Gli anziani, storicamente, hanno sempre avuto un ruolo importante nelle comunità dell’epoca. Costituivano un esempio per le giovani generazioni, un modello di vita. Il loro patrimonio di esperienza, di saggezza, di conoscenza, di civile e umana convivenza nella società, maturato in anni di duro lavoro e di capacità di integrazione nella comunità, era un fondamentale riferimento per tutti.

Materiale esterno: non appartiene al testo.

File: src/rtl/core/sha1d_pkg.sv
// Shared types, constants and state encodings of the SHA-1 digest block.
`default_nettype none

package sha1d_pkg;

  typedef logic [31:0] word_t;
  typedef word_t [15:0] blk_t;
  typedef word_t [4:0]  chain_t;

  // Initial chaining value, word 0 in the lowest slot
  localparam chain_t ChainInit = {32'hC3D2E1F0, 32'h10325476, 32'h98BADCFE,
                                  32'hEFCDAB89, 32'h67452301};

  // Round constants
  localparam word_t K0 = 32'h5A827999;
  localparam word_t K1 = 32'h6ED9EBA1;
  localparam word_t K2 = 32'h8F1BBCDC;
  localparam word_t K3 = 32'hCA62C1D6;

  localparam logic [6:0] LastRound = 7'd79;

  // Byte positions inside a 64-byte block
  localparam logic [5:0] LastBytePos = 6'd63;
  localparam logic [5:0] LenBytePos  = 6'd56;
  localparam logic [7:0] PadByte     = 8'h80;

  // Digest word index of the final output beat
  localparam logic [2:0] LastIdx = 3'd4;

  // Queue between front and back
  localparam int unsigned QDepth = 4;
  localparam int unsigned QAw    = 2;

  typedef struct packed {
    logic [7:0] data;
    logic       has_byte;
    logic       eom;
  } ent_t;

  typedef struct packed {
    logic start;
    logic init;
  } core_ctrl_t;

  typedef struct packed {
    logic   busy;
    chain_t chain;
  } core_stat_t;

  typedef enum logic [1:0] {
    CS_IDLE,
    CS_RUN,
    CS_ADD
  } core_st_e;

  typedef enum logic [2:0] {
    BS_ABSORB,
    BS_PAD,
    BS_LEN,
    BS_FIN,
    BS_OUT
  } back_st_e;

endpackage

`default_nettype wire

File: src/rtl/core/sha1d_front.sv
// Input stage: takes stream beats, drops empty ones, hands the rest to the queue.
`default_nettype none

module sha1d_front (
  input  logic              clk_i,
  input  logic              rst_ni,
  input  logic              s_axis_tvalid_i,
  output logic              s_axis_tready_o,
  input  logic [7:0]        s_axis_tdata_i,  // [7:0] data_byte
  input  logic              s_axis_tuser_i,  // [0] has_byte
  input  logic              s_axis_tlast_i,  // end_of_message
  output logic              push_o,
  output sha1d_pkg::ent_t   push_data_o,
  input  logic              push_ready_i
);
  import sha1d_pkg::*;

  logic valid_q, valid_d;
  ent_t ent_q, ent_d;
  logic accept, keep, pushing;

  // Classify the beat: one with neither byte nor end changes nothing
  always_comb begin
    pushing = valid_q && push_ready_i;
    s_axis_tready_o = !valid_q || push_ready_i;
    accept = s_axis_tvalid_i && s_axis_tready_o;
    keep = s_axis_tuser_i || s_axis_tlast_i;
    valid_d = valid_q;
    ent_d = ent_q;
    if (pushing) begin
      valid_d = 1'b0;
    end
    if (accept && keep) begin
      valid_d = 1'b1;
      ent_d.data = s_axis_tdata_i;
      ent_d.has_byte = s_axis_tuser_i;
      ent_d.eom = s_axis_tlast_i;
    end
  end

  // Hold the staged entry
  always_ff @(posedge clk_i or negedge rst_ni) begin
    if (!rst_ni) begin
      valid_q <= 1'b0;
    end else begin
      valid_q <= valid_d;
    end
  end

  always_ff @(posedge clk_i) begin
    ent_q <= ent_d;
  end

  assign push_o = valid_q;
  assign push_data_o = ent_q;

endmodule

`default_nettype wire

File: src/rtl/core/sha1d_fifo.sv
// Short entry queue between the input stage and the block sequencer.
`default_nettype none

module sha1d_fifo (
  input  logic            clk_i,
  input  logic            rst_ni,
  input  logic            push_i,
  input  sha1d_pkg::ent_t push_data_i,
  output logic            push_ready_o,
  input  logic            pop_i,
  output logic            pop_valid_o,
  output sha1d_pkg::ent_t pop_data_o
);
  import sha1d_pkg::*;

  localparam logic [QAw:0] QCountMax = (QAw + 1)'(QDepth);

  ent_t             mem_q [QDepth];
  logic [QAw-1:0]   wr_ptr_q, rd_ptr_q;
  logic [QAw:0]     cnt_q;
  logic             do_push, do_pop;

  assign push_ready_o = (cnt_q != QCountMax);
  assign pop_valid_o  = (cnt_q != '0);
  assign pop_data_o   = mem_q[rd_ptr_q];
  assign do_push      = push_i && push_ready_o;
  assign do_pop       = pop_i && pop_valid_o;

  // Write the entry at the tail
  always_ff @(posedge clk_i) begin
    if (do_push) begin
      mem_q[wr_ptr_q] <= push_data_i;
    end
  end

  // Advance pointers and the fill count
  always_ff @(posedge clk_i or negedge rst_ni) begin
    if (!rst_ni) begin
      wr_ptr_q <= '0;
      rd_ptr_q <= '0;
      cnt_q    <= '0;
    end else begin
      if (do_push) begin
        wr_ptr_q <= wr_ptr_q + 1'b1;
      end
      if (do_pop) begin
        rd_ptr_q <= rd_ptr_q + 1'b1;
      end
      if (do_push && !do_pop) begin
        cnt_q <= cnt_q + 1'b1;
      end else if (do_pop && !do_push) begin
        cnt_q <= cnt_q - 1'b1;
      end
    end
  end

`ifndef SYNTHESIS
  a_cnt_bound: assert property (@(posedge clk_i) disable iff (!rst_ni)
    cnt_q <= QCountMax)
    else $error("queue count beyond depth");
  a_pop_nonempty: assert property (@(posedge clk_i) disable iff (!rst_ni)
    pop_i |-> cnt_q != '0)
    else $error("pop from empty queue");
`endif

endmodule

`default_nettype wire

File: src/rtl/core/sha1d_core.sv
// SHA-1 compression engine: one round per cycle, rolling 16-word schedule.
`default_nettype none

module sha1d_core (
  input  logic                  clk_i,
  input  logic                  rst_ni,
  input  sha1d_pkg::core_ctrl_t ctrl_i,
  input  sha1d_pkg::blk_t       blk_i,
  output sha1d_pkg::core_stat_t stat_o
);
  import sha1d_pkg::*;

  core_st_e   st_q, st_d;
  logic [6:0] rnd_q;
  word_t      a_q, b_q, c_q, d_q, e_q;
  chain_t     h_q;
  blk_t       w_q;
  word_t      f, k, t, w_mix, w_next;

  // Round function and schedule expansion
  always_comb begin
    if (rnd_q inside {[7'd0:7'd19]}) begin
      f = (b_q & c_q) | (~b_q & d_q);
      k = K0;
    end else if (rnd_q inside {[7'd20:7'd39]}) begin
      f = b_q ^ c_q ^ d_q;
      k = K1;
    end else if (rnd_q inside {[7'd40:7'd59]}) begin
      f = (b_q & c_q) | (b_q & d_q) | (c_q & d_q);
      k = K2;
    end else begin
      f = b_q ^ c_q ^ d_q;
      k = K3;
    end
    t = {a_q[26:0], a_q[31:27]} + f + e_q + k + w_q[0];
    w_mix = w_q[13] ^ w_q[8] ^ w_q[2] ^ w_q[0];
    w_next = {w_mix[30:0], w_mix[31]};
  end

  // Next state
  always_comb begin
    st_d = st_q;
    case (st_q)
      CS_IDLE: begin
        if (ctrl_i.start) begin
          st_d = CS_RUN;
        end
      end
      CS_RUN: begin
        if (rnd_q == LastRound) begin
          st_d = CS_ADD;
        end
      end
      CS_ADD: begin
        st_d = CS_IDLE;
      end
      default: begin
        st_d = CS_IDLE;
      end
    endcase
  end

  // Status outputs
  always_comb begin
    stat_o.busy  = (st_q != CS_IDLE);
    stat_o.chain = h_q;
  end

  // State and round counter
  always_ff @(posedge clk_i or negedge rst_ni) begin
    if (!rst_ni) begin
      st_q  <= CS_IDLE;
      rnd_q <= '0;
    end else begin
      st_q <= st_d;
      if (st_q == CS_IDLE) begin
        rnd_q <= '0;
      end else if (st_q == CS_RUN) begin
        rnd_q <= rnd_q + 1'b1;
      end
    end
  end

  // Working variables and schedule window
  always_ff @(posedge clk_i) begin
    if (st_q == CS_IDLE && ctrl_i.start) begin
      a_q <= h_q[0];
      b_q <= h_q[1];
      c_q <= h_q[2];
      d_q <= h_q[3];
      e_q <= h_q[4];
      w_q <= blk_i;
    end else if (st_q == CS_RUN) begin
      a_q <= t;
      b_q <= a_q;
      c_q <= {b_q[1:0], b_q[31:2]};
      d_q <= c_q;
      e_q <= d_q;
      w_q <= {w_next, w_q[15:1]};
    end
  end

  // Chaining words: reload the initial value or fold in the round result
  always_ff @(posedge clk_i or negedge rst_ni) begin
    if (!rst_ni) begin
      h_q <= ChainInit;
    end else if (ctrl_i.init) begin
      h_q <= ChainInit;
    end else if (st_q == CS_ADD) begin
      h_q[0] <= h_q[0] + a_q;
      h_q[1] <= h_q[1] + b_q;
      h_q[2] <= h_q[2] + c_q;
      h_q[3] <= h_q[3] + d_q;
      h_q[4] <= h_q[4] + e_q;
    end
  end

`ifndef SYNTHESIS
  a_rnd_bound: assert property (@(posedge clk_i) disable iff (!rst_ni)
    st_q == CS_RUN |-> rnd_q <= LastRound)
    else $error("round counter past last round");
  a_start_idle: assert property (@(posedge clk_i) disable iff (!rst_ni)
    (ctrl_i.start || ctrl_i.init) |-> st_q == CS_IDLE)
    else $error("core command while compressing");
`endif

endmodule

`default_nettype wire

File: src/rtl/core/sha1d_back.sv
// Block sequencer: packs bytes, pads, drives the compression core, emits the digest.
`default_nettype none

module sha1d_back (
  input  logic                  clk_i,
  input  logic                  rst_ni,
  input  logic                  q_valid_i,
  input  sha1d_pkg::ent_t       q_data_i,
  output logic                  q_pop_o,
  output sha1d_pkg::core_ctrl_t core_ctrl_o,
  output sha1d_pkg::blk_t       blk_o,
  input  sha1d_pkg::core_stat_t core_stat_i,
  output logic                  m_axis_tvalid_o,
  input  logic                  m_axis_tready_i,
  output logic [31:0]           m_axis_tdata_o,  // [31:0] digest_word
  output logic [2:0]            m_axis_tuser_o,  // [2:0] word_index
  output logic                  m_axis_tlast_o   // last_word
);
  import sha1d_pkg::*;

  back_st_e    st_q, st_d;
  blk_t        blk_q, blk_d;
  logic [5:0]  pos_q, pos_d;
  logic [60:0] len_q, len_d;
  logic        full_q, full_d;
  logic [2:0]  idx_q, idx_d;
  logic        pop, do_pad, do_len, issue, out_beat, out_done;
  logic [63:0] bit_len;

  assign bit_len = {len_q, 3'b000};

  // Next state
  always_comb begin
    st_d = st_q;
    case (st_q)
      BS_ABSORB: begin
        if (pop && q_data_i.eom) begin
          st_d = BS_PAD;
        end
      end
      BS_PAD: begin
        if (do_pad) begin
          st_d = BS_LEN;
        end
      end
      BS_LEN: begin
        if (do_len) begin
          st_d = BS_FIN;
        end
      end
      BS_FIN: begin
        if (!full_q && !core_stat_i.busy) begin
          st_d = BS_OUT;
        end
      end
      BS_OUT: begin
        if (out_done) begin
          st_d = BS_ABSORB;
        end
      end
      default: begin
        st_d = BS_ABSORB;
      end
    endcase
  end

  // Control outputs
  always_comb begin
    pop      = (st_q == BS_ABSORB) && q_valid_i && !full_q;
    do_pad   = (st_q == BS_PAD) && !full_q;
    do_len   = (st_q == BS_LEN) && !full_q;
    issue    = full_q && !core_stat_i.busy;
    m_axis_tvalid_o = (st_q == BS_OUT);
    out_beat = m_axis_tvalid_o && m_axis_tready_i;
    out_done = out_beat && (idx_q == LastIdx);
    q_pop_o  = pop;
    core_ctrl_o.start = issue;
    core_ctrl_o.init  = out_done;
  end

  // Digest word select
  always_comb begin
    case (idx_q)
      3'd0:    m_axis_tdata_o = core_stat_i.chain[0];
      3'd1:    m_axis_tdata_o = core_stat_i.chain[1];
      3'd2:    m_axis_tdata_o = core_stat_i.chain[2];
      3'd3:    m_axis_tdata_o = core_stat_i.chain[3];
      3'd4:    m_axis_tdata_o = core_stat_i.chain[4];
      default: m_axis_tdata_o = '0;
    endcase
    m_axis_tuser_o = idx_q;
    m_axis_tlast_o = (idx_q == LastIdx);
  end

  // Block buffer, byte position, length and output index
  always_comb begin
    blk_d  = blk_q;
    pos_d  = pos_q;
    len_d  = len_q;
    full_d = full_q;
    idx_d  = idx_q;
    // hand a full block to the core and start a fresh one
    if (issue) begin
      blk_d  = '0;
      full_d = 1'b0;
    end
    if (pop && q_data_i.has_byte) begin
      blk_d[pos_q[5:2]][{~pos_q[1:0], 3'b000} +: 8] = q_data_i.data;
      pos_d = pos_q + 1'b1;
      len_d = len_q + 1'b1;
      if (pos_q == LastBytePos) begin
        full_d = 1'b1;
      end
    end
    // append the marker byte; close the block if the length does not fit
    if (do_pad) begin
      blk_d[pos_q[5:2]][{~pos_q[1:0], 3'b000} +: 8] = PadByte;
      if (pos_q >= LenBytePos) begin
        full_d = 1'b1;
        pos_d  = '0;
      end else begin
        pos_d = pos_q + 1'b1;
      end
    end
    if (do_len) begin
      blk_d[14] = bit_len[63:32];
      blk_d[15] = bit_len[31:0];
      full_d    = 1'b1;
    end
    if (out_beat) begin
      idx_d = idx_q + 1'b1;
    end
    // drop back to the empty message
    if (out_done) begin
      idx_d = '0;
      pos_d = '0;
      len_d = '0;
    end
  end

  always_ff @(posedge clk_i or negedge rst_ni) begin
    if (!rst_ni) begin
      st_q   <= BS_ABSORB;
      blk_q  <= '0;
      pos_q  <= '0;
      len_q  <= '0;
      full_q <= 1'b0;
      idx_q  <= '0;
    end else begin
      st_q   <= st_d;
      blk_q  <= blk_d;
      pos_q  <= pos_d;
      len_q  <= len_d;
      full_q <= full_d;
      idx_q  <= idx_d;
    end
  end

  assign blk_o = blk_q;

`ifndef SYNTHESIS
  a_out_settled: assert property (@(posedge clk_i) disable iff (!rst_ni)
    m_axis_tvalid_o |-> !full_q && !core_stat_i.busy)
    else $error("digest shown while a block is pending");
  a_issue_busy: assert property (@(posedge clk_i) disable iff (!rst_ni)
    issue |=> core_stat_i.busy && !full_q)
    else $error("core did not take the block");
`endif

endmodule

`default_nettype wire

File: src/rtl/core/sha1_digest.sv
// Top level of the SHA-1 digest block: input stage, queue, sequencer, core.
//
//  channel  dir  tdata               tuser               tlast
//  s_axis   in   [7:0] data_byte     [0] has_byte        end_of_message
//  m_axis   out  [31:0] digest_word  [2:0] word_index    last_word
//
// Byte beats are taken one per cycle into a four-entry queue while it has
// room; the sequencer packs one byte per cycle unless a full block is pending,
// while the core compresses the previous block. Each 64-byte block goes
// through the one-round-per-cycle core as issue, 80 rounds and chaining add,
// so long messages are paced by the core. Closing a message adds padding and
// one or two compressions, then five output beats. Reset loads the initial
// chaining value; no clearing pass. Output stalls hold the digest; the queue
// then fills and the input stage drops tready until the digest has gone out.
`default_nettype none

module sha1_digest (
  input  logic        clk_i,
  input  logic        rst_ni,
  input  logic        s_axis_tvalid_i,
  output logic        s_axis_tready_o,
  input  logic [7:0]  s_axis_tdata_i,   // [7:0] data_byte
  input  logic        s_axis_tuser_i,   // [0] has_byte
  input  logic        s_axis_tlast_i,   // end_of_message
  output logic        m_axis_tvalid_o,
  input  logic        m_axis_tready_i,
  output logic [31:0] m_axis_tdata_o,   // [31:0] digest_word
  output logic [2:0]  m_axis_tuser_o,   // [2:0] word_index
  output logic        m_axis_tlast_o    // last_word
);
  import sha1d_pkg::*;

  logic       push, push_ready, q_valid, q_pop;
  ent_t       push_data, q_data;
  core_ctrl_t core_ctrl;
  core_stat_t core_stat;
  blk_t       blk;

  sha1d_front u_front (
    .clk_i           (clk_i),
    .rst_ni          (rst_ni),
    .s_axis_tvalid_i (s_axis_tvalid_i),
    .s_axis_tready_o (s_axis_tready_o),
    .s_axis_tdata_i  (s_axis_tdata_i),
    .s_axis_tuser_i  (s_axis_tuser_i),
    .s_axis_tlast_i  (s_axis_tlast_i),
    .push_o          (push),
    .push_data_o     (push_data),
    .push_ready_i    (push_ready)
  );

  sha1d_fifo u_fifo (
    .clk_i        (clk_i),
    .rst_ni       (rst_ni),
    .push_i       (push),
    .push_data_i  (push_data),
    .push_ready_o (push_ready),
    .pop_i        (q_pop),
    .pop_valid_o  (q_valid),
    .pop_data_o   (q_data)
  );

  sha1d_back u_back (
    .clk_i           (clk_i),
    .rst_ni          (rst_ni),
    .q_valid_i       (q_valid),
    .q_data_i        (q_data),
    .q_pop_o         (q_pop),
    .core_ctrl_o     (core_ctrl),
    .blk_o           (blk),
    .core_stat_i     (core_stat),
    .m_axis_tvalid_o (m_axis_tvalid_o),
    .m_axis_tready_i (m_axis_tready_i),
    .m_axis_tdata_o  (m_axis_tdata_o),
    .m_axis_tuser_o  (m_axis_tuser_o),
    .m_axis_tlast_o  (m_axis_tlast_o)
  );

  sha1d_core u_core (
    .clk_i  (clk_i),
    .rst_ni (rst_ni),
    .ctrl_i (core_ctrl),
    .blk_i  (blk),
    .stat_o (core_stat)
  );

endmodule

`default_nettype wire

I personaggi seduti in panchina costituiscono uno spaccato di quel modello di società che ha caratterizzato per molti decenni, se non secoli,  la nostra vita. Una società che basava la propria esistenza sull’impegno personale, sul lavoro, duro e quotidiano, sulla capacità di sacrificarsi per la famiglia e per la comunità, sulle rinunce. I nostri avi sapevano di poter contare solo sulle loro forze, senza aiuti o privilegi dall’alto ed hanno sempre compiuto il loro dovere. Non è un caso, ma su quella panchina sono rappresentati i diversi mestieri che hanno consentito al popolo baianese di vivere, certamente con enormi sacrifici e privazioni, ma dignitosamente: falegnami, fabbri, boscaioli, muratori (manovali e capomastri), contadini. Ciascuno cercava tenacemente la propria  strada, anche perché l’alternativa era solo l’emigrazione, che, con la paura dell’ignoto, rimescolava a fondo il proprio destino.

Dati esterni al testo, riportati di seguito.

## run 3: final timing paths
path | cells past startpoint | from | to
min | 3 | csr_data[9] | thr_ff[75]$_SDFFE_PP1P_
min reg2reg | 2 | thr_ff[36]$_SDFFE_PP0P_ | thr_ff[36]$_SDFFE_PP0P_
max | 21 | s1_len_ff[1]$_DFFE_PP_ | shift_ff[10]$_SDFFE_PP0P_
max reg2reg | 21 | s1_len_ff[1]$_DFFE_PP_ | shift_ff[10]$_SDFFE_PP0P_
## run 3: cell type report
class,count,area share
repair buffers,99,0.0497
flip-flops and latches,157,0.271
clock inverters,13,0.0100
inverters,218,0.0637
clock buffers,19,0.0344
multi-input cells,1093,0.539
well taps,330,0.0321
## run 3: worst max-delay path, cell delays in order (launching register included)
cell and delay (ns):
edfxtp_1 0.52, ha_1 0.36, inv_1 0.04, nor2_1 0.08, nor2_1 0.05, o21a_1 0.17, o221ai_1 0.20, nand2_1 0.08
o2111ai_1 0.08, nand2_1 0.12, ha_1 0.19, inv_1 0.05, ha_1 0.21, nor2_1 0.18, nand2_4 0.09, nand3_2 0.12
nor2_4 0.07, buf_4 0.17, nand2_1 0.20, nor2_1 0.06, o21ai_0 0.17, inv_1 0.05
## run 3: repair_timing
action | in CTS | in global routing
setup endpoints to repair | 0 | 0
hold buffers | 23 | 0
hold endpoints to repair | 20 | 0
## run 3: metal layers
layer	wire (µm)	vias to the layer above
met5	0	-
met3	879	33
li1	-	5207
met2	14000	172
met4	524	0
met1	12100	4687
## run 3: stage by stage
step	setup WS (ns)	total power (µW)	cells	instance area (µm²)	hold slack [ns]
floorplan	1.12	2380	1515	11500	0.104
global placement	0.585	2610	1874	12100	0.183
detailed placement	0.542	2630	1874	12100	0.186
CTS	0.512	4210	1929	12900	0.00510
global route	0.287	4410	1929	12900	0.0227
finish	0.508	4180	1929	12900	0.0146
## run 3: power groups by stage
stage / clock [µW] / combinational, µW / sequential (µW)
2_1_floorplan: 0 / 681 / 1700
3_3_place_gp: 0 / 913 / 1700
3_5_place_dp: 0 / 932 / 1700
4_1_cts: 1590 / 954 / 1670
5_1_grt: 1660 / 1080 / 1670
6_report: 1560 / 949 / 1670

Un modello di organizzazione sociale, dunque, ormai archiviato, fondato sui rapporti personali, di parentela, d’amicizia o di vicinato: in paese tutti sapevano tutto di tutti.  La condivisione da parte di ciascuno di tutte le problematiche esistenziali comuni, la concorde decisione di affrontare insieme le difficoltà, anche in considerazione dell’assenza dello Stato, induceva la Comunità a farsi carico di funzioni civilissime e fondamentali quali la solidarietà, l’assistenza, il controllo dell’ordine e della moralità pubblici. Ciascuno sentiva fortemente il senso di appartenenza e il concetto del bene comune e, con tale consapevolezza, contribuiva a rafforzare le strutture comunitarie. Questa salda organizzazione sociale, che aveva per lunghissimo tempo scandito il ritmo di vita dei nostri padri, è rimasta viva fino agli inizi degli anni sessanta. Costituiva una dimensione che alle giovani generazioni è risultata del tutto estranea e sconosciuta.

E probabilmente sarebbe educativo e utile raccontare la nostra storia, per far loro acquisire la piena consapevolezza delle proprie radici e convincerli che tutti noi siamo figli di quelle esperienze e di quei costumi di vita.